:: Information given ::
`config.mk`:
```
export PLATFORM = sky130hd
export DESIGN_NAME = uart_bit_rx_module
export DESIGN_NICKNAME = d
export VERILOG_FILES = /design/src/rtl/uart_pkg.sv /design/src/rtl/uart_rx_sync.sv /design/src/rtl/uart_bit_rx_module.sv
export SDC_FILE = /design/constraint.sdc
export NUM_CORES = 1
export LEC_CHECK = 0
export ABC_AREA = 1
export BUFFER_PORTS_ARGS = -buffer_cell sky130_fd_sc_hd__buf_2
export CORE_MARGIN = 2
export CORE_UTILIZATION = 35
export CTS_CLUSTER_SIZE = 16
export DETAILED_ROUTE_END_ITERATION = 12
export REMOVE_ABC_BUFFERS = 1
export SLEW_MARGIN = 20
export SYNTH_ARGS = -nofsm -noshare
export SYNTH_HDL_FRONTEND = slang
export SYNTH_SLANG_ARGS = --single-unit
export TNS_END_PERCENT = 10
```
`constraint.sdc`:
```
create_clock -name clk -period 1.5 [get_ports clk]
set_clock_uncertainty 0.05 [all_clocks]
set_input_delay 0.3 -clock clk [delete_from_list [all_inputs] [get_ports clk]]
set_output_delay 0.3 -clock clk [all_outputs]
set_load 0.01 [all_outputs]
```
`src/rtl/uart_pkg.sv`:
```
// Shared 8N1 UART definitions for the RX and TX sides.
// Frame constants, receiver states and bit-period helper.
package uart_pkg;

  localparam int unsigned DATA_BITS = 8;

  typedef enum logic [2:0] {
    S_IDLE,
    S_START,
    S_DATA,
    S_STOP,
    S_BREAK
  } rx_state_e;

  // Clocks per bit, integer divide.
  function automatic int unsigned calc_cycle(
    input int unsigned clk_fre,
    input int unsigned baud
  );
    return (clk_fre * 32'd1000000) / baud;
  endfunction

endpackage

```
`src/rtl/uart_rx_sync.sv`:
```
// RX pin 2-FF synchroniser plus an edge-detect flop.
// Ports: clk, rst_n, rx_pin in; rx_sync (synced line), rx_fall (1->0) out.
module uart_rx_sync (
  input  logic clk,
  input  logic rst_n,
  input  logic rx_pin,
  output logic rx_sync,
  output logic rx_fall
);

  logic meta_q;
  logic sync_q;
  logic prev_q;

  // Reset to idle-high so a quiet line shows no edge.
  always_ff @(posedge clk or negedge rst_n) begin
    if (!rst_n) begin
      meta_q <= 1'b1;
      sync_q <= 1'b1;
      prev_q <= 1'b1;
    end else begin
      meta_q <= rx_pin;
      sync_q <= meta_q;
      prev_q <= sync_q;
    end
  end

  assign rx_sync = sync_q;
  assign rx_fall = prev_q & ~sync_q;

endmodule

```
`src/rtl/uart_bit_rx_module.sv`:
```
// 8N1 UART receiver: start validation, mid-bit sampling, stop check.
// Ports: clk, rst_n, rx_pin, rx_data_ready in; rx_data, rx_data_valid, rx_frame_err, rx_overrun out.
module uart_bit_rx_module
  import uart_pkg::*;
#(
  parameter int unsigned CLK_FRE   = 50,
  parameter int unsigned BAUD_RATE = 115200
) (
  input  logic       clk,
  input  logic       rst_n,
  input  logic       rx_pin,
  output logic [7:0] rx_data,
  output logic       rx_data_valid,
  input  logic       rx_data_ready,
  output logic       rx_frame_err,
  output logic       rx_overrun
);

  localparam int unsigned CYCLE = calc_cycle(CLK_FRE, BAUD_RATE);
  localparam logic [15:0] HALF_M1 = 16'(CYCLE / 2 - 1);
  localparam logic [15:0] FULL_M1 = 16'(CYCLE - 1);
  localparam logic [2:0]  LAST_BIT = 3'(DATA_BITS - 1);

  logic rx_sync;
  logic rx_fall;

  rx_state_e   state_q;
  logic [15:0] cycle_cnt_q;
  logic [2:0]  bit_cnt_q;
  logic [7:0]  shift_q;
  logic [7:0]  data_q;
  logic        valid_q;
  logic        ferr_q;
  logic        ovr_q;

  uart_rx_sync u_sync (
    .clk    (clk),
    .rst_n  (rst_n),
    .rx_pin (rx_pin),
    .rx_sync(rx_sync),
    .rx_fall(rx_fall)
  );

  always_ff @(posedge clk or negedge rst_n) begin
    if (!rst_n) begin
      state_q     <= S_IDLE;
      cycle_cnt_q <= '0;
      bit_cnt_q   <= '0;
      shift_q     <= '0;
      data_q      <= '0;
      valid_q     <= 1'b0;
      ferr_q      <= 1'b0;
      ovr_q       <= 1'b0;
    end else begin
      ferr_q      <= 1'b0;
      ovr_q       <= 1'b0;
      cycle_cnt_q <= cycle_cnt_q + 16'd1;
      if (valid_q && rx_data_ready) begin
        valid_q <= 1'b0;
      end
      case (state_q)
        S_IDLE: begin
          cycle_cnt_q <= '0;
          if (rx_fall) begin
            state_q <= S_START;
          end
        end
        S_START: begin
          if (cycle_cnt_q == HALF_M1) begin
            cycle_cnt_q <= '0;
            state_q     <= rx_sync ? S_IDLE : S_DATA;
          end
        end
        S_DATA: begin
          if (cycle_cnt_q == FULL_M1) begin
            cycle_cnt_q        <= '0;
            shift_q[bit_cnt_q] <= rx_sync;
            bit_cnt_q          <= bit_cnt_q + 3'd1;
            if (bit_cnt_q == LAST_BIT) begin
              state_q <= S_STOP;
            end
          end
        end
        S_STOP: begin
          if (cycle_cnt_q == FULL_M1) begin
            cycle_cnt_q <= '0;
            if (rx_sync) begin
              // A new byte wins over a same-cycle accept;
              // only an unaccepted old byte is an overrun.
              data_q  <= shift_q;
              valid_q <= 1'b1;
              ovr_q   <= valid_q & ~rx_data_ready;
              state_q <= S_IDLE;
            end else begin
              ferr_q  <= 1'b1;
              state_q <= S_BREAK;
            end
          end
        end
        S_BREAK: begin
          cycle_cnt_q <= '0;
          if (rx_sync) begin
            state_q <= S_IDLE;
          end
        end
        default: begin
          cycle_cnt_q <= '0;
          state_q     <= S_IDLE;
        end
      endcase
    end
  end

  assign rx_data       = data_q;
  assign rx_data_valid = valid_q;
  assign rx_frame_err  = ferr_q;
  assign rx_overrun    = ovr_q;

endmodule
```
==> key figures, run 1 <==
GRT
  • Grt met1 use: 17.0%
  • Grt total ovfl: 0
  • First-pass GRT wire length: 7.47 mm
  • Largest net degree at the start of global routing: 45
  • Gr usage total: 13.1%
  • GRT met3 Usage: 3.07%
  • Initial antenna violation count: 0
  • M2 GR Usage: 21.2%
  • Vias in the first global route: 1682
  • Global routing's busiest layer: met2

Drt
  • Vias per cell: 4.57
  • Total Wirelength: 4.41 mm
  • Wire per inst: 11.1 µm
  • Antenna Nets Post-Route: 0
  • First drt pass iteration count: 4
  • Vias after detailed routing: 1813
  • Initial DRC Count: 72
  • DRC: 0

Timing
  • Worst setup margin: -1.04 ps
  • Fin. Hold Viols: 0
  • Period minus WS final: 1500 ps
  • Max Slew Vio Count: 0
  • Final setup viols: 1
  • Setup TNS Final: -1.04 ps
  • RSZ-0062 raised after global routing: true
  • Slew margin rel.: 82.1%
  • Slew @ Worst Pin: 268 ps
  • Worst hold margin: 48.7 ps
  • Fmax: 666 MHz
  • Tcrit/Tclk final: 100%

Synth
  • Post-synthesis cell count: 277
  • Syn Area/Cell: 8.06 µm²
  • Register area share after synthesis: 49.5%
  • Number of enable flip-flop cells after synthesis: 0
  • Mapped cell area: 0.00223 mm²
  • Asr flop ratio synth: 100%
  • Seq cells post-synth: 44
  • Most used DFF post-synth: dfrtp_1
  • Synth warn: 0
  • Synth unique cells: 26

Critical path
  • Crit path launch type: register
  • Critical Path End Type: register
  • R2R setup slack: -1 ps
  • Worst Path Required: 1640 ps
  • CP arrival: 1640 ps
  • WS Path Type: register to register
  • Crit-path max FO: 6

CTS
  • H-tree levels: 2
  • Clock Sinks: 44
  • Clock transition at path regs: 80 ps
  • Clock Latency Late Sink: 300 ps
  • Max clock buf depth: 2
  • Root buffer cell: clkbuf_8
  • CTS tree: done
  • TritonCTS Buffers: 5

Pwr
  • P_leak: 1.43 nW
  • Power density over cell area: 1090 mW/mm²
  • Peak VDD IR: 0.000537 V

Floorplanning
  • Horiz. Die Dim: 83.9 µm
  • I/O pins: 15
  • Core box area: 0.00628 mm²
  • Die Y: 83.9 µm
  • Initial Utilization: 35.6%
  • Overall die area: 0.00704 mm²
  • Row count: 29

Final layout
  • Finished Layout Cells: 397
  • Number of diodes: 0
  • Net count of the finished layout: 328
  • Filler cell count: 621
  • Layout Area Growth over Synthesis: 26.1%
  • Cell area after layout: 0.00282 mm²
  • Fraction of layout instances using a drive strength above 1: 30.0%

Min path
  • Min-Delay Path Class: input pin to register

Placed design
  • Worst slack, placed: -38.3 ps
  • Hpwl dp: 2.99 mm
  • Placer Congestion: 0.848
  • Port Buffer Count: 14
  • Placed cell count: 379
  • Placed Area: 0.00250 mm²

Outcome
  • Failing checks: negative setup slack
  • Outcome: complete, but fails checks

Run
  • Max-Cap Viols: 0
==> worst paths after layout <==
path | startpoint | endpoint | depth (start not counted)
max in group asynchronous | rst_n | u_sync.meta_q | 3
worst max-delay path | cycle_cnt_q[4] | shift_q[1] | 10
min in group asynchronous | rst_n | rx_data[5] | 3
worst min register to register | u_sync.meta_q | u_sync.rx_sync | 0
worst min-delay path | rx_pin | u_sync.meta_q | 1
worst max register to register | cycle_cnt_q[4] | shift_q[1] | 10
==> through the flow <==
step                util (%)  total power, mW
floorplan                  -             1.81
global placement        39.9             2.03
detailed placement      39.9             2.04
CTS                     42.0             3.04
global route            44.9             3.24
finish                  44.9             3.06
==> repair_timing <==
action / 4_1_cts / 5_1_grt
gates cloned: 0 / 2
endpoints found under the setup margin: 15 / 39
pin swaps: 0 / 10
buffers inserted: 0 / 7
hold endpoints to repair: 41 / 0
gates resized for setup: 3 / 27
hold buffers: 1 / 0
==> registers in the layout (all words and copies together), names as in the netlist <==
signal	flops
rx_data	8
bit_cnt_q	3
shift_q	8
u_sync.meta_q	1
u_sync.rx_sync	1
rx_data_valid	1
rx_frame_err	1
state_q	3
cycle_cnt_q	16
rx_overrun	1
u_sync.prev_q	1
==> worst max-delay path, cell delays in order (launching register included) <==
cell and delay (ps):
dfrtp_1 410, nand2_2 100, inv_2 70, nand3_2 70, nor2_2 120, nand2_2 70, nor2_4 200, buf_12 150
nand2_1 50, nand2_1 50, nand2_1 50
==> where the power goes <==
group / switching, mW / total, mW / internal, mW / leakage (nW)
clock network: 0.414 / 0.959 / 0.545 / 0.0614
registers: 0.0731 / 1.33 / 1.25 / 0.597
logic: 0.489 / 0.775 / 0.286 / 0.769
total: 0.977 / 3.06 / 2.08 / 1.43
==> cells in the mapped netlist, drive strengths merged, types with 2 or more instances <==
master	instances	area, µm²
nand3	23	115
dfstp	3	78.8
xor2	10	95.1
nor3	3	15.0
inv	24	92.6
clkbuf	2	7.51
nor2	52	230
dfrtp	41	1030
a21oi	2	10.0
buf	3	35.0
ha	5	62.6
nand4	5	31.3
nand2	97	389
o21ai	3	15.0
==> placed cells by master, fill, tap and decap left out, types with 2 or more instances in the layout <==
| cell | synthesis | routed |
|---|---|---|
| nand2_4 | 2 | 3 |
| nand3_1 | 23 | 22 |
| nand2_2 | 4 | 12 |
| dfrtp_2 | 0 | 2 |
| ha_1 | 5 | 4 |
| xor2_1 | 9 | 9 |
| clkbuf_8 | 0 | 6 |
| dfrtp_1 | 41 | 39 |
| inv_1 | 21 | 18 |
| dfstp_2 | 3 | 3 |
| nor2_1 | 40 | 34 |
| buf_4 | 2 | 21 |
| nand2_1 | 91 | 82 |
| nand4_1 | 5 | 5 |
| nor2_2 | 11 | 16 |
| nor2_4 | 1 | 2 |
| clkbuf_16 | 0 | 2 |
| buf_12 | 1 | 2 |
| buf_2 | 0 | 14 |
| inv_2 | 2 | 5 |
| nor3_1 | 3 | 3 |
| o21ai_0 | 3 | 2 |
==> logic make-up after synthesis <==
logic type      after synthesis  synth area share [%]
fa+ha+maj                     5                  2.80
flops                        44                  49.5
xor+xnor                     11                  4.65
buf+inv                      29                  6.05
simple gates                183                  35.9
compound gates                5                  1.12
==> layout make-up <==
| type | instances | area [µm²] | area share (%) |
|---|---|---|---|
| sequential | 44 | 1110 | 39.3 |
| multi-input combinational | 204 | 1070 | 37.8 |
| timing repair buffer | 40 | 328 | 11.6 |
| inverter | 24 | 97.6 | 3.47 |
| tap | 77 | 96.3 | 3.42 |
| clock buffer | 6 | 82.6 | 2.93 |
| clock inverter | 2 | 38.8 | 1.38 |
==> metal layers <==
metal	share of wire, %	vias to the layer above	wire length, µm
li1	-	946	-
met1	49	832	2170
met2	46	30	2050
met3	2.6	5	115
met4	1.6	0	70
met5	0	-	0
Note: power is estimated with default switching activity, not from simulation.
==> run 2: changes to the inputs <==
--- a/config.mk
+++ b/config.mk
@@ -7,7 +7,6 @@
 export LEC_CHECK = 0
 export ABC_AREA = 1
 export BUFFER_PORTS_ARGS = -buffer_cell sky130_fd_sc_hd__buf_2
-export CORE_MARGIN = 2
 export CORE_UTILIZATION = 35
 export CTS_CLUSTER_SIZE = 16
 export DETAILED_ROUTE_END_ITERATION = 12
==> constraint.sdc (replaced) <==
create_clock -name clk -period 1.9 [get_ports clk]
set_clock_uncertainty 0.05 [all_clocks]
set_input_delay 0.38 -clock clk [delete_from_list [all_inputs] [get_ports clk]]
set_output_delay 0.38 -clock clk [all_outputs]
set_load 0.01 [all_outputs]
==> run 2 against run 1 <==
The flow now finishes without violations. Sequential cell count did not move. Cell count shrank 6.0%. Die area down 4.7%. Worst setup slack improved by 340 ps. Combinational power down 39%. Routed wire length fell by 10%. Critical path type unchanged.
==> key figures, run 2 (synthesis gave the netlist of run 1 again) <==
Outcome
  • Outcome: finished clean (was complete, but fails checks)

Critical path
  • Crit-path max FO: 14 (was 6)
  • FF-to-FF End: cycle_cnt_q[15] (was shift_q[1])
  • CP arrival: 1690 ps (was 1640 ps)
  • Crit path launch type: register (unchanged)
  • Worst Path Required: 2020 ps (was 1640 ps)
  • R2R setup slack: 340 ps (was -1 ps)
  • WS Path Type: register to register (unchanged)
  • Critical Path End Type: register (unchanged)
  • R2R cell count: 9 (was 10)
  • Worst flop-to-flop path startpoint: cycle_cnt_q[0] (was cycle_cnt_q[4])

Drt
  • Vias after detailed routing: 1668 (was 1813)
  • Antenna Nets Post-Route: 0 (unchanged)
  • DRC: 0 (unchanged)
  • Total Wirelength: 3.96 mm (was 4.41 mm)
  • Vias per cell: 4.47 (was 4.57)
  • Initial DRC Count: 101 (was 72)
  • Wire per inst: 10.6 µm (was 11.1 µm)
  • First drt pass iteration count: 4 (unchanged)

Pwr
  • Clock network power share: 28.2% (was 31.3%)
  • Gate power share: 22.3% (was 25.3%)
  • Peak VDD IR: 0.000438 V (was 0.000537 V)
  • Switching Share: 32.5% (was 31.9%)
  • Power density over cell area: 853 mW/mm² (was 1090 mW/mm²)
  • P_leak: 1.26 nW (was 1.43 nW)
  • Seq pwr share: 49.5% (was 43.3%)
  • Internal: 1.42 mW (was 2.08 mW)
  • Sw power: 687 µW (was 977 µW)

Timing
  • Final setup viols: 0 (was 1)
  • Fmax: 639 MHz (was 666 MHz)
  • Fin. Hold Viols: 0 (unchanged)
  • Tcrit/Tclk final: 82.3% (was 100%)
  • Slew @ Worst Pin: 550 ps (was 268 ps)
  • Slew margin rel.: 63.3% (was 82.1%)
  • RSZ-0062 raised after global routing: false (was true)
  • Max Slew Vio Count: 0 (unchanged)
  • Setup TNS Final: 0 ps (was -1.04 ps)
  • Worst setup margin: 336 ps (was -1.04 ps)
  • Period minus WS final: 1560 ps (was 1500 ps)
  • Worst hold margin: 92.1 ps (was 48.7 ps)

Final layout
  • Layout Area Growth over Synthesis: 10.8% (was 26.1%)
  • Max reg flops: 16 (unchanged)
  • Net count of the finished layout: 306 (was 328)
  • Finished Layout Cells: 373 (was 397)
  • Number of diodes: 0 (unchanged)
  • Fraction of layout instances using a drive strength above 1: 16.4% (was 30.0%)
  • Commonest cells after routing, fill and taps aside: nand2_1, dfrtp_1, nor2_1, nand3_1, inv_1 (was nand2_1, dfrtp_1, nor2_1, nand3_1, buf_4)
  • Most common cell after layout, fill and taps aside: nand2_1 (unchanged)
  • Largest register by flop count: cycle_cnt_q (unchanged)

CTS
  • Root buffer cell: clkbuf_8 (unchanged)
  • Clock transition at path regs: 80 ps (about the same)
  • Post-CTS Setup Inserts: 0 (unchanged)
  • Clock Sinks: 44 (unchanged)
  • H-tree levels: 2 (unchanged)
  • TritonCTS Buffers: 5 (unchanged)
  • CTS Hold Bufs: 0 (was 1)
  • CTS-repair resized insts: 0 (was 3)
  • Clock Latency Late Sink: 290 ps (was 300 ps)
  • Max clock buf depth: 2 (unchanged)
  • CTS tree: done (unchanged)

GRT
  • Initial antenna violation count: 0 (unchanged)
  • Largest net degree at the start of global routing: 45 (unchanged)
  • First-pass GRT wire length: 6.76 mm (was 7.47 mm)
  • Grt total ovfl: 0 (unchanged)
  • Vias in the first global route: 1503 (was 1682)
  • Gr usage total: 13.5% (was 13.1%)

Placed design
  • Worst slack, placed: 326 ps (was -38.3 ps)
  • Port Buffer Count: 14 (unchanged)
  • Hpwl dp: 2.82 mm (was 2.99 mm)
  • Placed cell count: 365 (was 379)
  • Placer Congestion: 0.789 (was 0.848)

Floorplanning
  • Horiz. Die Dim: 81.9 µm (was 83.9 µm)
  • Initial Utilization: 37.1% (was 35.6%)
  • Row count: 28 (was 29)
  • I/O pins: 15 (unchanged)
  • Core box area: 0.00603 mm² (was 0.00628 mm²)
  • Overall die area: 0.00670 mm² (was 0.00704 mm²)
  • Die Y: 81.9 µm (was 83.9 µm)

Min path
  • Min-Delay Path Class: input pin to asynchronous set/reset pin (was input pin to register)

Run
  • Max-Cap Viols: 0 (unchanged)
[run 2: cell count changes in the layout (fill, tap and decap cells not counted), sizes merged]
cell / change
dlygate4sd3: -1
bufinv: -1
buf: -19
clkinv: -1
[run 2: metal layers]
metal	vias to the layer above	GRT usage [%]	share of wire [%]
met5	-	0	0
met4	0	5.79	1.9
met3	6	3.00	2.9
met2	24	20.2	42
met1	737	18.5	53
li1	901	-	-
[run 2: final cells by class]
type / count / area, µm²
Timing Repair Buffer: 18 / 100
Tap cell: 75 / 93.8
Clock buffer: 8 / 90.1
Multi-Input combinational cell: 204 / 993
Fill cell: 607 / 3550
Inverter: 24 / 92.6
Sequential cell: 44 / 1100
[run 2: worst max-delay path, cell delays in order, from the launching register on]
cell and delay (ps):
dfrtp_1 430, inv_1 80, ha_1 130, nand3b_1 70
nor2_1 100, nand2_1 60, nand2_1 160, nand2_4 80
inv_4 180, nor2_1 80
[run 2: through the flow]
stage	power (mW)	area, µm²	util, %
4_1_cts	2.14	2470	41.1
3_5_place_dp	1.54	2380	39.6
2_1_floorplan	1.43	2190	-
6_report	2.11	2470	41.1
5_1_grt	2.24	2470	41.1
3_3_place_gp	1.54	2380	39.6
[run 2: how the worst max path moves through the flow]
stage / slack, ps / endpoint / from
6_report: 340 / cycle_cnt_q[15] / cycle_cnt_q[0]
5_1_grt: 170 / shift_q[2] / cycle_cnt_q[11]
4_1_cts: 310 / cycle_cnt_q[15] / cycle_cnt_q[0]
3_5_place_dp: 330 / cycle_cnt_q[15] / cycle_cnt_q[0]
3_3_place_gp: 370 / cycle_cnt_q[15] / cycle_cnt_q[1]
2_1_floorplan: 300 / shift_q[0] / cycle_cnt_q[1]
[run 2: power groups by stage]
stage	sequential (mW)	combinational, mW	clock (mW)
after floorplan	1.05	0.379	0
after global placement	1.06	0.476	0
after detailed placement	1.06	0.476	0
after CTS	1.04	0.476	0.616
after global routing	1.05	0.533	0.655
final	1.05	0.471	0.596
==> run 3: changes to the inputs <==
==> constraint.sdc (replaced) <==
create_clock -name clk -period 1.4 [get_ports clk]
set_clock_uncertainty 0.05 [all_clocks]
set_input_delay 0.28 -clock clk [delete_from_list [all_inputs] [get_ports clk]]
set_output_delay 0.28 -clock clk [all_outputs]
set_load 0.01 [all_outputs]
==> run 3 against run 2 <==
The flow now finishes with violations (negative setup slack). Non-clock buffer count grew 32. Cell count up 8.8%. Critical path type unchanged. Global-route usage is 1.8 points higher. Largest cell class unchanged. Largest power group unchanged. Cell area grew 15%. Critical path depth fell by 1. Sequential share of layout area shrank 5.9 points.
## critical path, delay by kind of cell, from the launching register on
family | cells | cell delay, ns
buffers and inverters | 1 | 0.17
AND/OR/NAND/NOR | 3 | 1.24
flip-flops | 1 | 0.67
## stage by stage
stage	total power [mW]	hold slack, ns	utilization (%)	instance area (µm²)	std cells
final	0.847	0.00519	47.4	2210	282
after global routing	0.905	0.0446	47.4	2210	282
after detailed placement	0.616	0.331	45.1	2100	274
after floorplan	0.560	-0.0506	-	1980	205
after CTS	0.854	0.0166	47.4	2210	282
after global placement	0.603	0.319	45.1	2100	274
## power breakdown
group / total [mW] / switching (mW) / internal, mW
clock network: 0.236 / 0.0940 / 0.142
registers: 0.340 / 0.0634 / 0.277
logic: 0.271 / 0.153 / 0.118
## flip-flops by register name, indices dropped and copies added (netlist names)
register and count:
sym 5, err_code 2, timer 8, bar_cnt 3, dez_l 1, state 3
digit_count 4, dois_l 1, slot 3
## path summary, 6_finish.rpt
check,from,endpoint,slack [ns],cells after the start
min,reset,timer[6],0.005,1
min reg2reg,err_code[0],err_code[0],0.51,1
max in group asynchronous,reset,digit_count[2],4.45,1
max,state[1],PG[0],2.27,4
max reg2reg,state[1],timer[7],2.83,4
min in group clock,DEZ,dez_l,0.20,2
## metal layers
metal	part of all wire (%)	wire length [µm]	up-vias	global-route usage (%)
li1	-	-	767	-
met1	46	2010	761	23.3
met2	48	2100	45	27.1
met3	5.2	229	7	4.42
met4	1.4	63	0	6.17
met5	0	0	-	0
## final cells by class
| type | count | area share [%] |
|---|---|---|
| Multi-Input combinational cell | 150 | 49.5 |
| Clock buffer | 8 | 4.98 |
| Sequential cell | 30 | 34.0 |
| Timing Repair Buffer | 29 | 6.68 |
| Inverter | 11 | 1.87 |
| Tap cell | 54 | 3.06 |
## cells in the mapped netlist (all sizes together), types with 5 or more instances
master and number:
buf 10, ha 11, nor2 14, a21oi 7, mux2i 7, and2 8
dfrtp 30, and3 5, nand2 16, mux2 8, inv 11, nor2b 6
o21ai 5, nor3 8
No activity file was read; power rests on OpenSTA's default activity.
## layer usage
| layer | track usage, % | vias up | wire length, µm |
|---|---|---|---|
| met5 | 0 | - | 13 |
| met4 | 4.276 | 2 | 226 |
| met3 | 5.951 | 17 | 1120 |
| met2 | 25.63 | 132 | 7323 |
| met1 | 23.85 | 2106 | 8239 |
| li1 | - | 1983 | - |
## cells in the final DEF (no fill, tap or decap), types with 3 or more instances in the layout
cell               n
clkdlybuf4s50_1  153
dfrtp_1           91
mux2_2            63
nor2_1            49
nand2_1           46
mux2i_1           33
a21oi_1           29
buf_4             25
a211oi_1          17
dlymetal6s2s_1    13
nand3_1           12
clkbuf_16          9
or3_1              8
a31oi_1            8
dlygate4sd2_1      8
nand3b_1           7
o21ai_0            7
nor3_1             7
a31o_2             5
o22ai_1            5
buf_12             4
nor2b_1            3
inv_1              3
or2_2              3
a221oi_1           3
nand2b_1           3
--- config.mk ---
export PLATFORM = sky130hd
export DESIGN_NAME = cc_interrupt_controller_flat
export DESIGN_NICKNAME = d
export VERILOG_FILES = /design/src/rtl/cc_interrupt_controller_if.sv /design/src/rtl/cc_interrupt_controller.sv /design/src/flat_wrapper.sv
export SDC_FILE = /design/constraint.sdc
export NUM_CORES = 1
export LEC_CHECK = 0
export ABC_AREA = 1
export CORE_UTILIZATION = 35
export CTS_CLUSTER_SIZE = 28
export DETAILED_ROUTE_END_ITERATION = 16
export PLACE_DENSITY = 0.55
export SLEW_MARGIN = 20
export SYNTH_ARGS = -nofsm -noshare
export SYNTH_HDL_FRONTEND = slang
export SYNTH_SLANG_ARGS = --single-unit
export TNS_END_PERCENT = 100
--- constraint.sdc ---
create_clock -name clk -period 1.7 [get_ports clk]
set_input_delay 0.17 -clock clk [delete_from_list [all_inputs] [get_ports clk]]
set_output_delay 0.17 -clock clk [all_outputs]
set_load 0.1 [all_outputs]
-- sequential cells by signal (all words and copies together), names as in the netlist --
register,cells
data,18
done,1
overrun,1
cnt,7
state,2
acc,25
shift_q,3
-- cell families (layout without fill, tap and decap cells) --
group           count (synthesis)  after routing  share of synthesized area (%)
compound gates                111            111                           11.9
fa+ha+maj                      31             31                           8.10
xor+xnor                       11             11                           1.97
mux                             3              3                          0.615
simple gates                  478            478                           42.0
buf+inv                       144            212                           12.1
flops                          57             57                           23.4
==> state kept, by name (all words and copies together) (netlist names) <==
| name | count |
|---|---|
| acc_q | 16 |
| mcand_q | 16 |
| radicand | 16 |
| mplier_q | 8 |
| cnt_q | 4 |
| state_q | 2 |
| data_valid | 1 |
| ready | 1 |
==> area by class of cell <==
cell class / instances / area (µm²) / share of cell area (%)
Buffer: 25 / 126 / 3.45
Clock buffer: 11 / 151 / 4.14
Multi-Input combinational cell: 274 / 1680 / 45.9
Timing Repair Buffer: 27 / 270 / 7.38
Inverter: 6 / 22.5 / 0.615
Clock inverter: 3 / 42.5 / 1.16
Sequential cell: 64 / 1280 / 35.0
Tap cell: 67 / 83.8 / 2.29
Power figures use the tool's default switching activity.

:: Exercise aim ::
Your response should hold only an exact copy of the lines above, from the one containing "mplier_q | 8 |" through the end of the entries.

:: Exercise result ::
| mplier_q | 8 |
| cnt_q | 4 |
| state_q | 2 |
| data_valid | 1 |
| ready | 1 |
==> area by class of cell <==
cell class / instances / area (µm²) / share of cell area (%)
Buffer: 25 / 126 / 3.45
Clock buffer: 11 / 151 / 4.14
Multi-Input combinational cell: 274 / 1680 / 45.9
Timing Repair Buffer: 27 / 270 / 7.38
Inverter: 6 / 22.5 / 0.615
Clock inverter: 3 / 42.5 / 1.16
Sequential cell: 64 / 1280 / 35.0
Tap cell: 67 / 83.8 / 2.29
Power figures use the tool's default switching activity.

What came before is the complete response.